É nessa dimensão que se baseia a atuação dessas professoras. Na perspectiva de A.C (2010), “o lúdico dentro do hospital é muito importante porque atende a todos. As crianças pequenas, as maiores e os pais também… Através da brincadeira ela melhora, recupera, desenvolve a autoestima, não se sente internada”. O comentário da professora infere a importância que outros elementos agregam ao próprio acompanhamento pedagógico. Se a criança não se encontra disposta o suficiente para participar do trabalho com cunho educativo, nem mesmo o brinquedo ou as brincadeiras propostas pelo professor serão capazes de atraírem sua atenção. Por outro lado, há situações onde esses recursos é que farão toda a diferença como apoio para o desenvolvimento de atividades tanto pelo professor como também pela equipe de saúde.

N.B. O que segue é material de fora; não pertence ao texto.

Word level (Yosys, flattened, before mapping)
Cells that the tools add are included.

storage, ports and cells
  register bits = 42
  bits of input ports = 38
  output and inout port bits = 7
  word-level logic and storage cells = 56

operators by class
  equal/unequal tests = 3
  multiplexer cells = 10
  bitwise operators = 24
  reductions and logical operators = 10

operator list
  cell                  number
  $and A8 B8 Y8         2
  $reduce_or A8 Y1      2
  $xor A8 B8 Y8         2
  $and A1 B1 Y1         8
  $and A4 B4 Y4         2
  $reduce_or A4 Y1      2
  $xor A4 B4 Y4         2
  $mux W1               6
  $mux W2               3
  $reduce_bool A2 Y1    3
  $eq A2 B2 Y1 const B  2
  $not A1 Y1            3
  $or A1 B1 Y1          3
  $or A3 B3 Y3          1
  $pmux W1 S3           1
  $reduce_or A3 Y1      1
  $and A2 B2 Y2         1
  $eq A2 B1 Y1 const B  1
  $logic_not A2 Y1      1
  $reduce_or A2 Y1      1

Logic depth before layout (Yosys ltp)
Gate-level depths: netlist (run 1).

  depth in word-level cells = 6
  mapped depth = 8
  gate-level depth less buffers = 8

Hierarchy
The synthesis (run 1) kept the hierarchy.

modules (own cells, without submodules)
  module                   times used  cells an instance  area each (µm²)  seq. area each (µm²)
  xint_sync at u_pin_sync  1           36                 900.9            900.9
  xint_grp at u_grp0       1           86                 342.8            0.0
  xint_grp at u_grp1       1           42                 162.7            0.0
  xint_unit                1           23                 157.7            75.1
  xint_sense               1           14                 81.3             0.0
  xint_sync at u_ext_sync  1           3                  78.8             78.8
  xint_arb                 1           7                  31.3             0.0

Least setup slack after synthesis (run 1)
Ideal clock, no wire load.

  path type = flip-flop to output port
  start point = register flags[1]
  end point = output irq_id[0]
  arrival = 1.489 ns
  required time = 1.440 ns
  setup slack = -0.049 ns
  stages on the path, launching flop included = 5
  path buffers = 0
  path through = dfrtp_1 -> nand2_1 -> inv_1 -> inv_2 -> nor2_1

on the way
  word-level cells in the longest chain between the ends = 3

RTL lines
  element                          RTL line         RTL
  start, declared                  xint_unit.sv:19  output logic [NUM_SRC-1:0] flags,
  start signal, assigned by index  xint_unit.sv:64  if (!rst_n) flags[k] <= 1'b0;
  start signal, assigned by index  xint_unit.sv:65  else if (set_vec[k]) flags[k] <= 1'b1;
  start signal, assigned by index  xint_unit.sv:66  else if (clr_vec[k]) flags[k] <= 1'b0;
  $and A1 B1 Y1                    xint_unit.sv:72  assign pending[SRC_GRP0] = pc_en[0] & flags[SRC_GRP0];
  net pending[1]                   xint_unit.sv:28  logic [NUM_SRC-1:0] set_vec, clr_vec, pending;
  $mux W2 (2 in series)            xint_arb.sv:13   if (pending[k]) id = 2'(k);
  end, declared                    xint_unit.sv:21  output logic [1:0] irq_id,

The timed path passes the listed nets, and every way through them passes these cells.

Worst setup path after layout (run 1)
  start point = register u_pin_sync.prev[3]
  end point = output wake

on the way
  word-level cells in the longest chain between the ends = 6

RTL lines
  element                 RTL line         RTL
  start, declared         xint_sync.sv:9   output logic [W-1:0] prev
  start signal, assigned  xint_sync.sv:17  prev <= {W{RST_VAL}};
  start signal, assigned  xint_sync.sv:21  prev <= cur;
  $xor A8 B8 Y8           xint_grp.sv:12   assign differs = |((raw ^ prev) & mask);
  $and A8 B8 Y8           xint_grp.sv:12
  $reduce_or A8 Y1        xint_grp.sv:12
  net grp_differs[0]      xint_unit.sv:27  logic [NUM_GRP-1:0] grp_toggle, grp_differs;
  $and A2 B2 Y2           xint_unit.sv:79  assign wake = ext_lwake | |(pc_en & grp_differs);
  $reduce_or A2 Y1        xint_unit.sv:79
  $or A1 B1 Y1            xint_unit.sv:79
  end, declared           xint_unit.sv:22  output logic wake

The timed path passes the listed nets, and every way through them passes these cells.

O importante é saber utilizá-los no momento oportuno, respeitando os limites da saúde da criança e compreender que os recursos lúdicos podem contribuir para melhorias no atendimento clínico ofertado e nos resultados alcançados no programa classe hospitalar, porém não podem ser entendidos como base de toda ação, nesse espaço. De acordo com Cunha e Kryminice (2009) é inquestionável o valor das atividades lúdicas tanto para a educação como para a saúde, uma vez que envolvem aspectos emocionais, sociais, o cognitivo e o físico.

Na tentativa de se compreender como é vivenciada a fase de internação pela criança, de se permitir colocar no lugar do outro e principalmente de procurar alternativas que gerem momentos menos sofridos para estas é que ocorre a organização das atividades escolares sustentadas em recursos lúdicos. Constatou-se que na realidade dessas classes hospitalares a opção de aliar diversão à seriedade do processo educativo não desfaz a importância de que esse momento também seja esquematizado. Algumas observações denotam a estruturação do aprender brincando e a utilização dos convencionais materiais didáticos.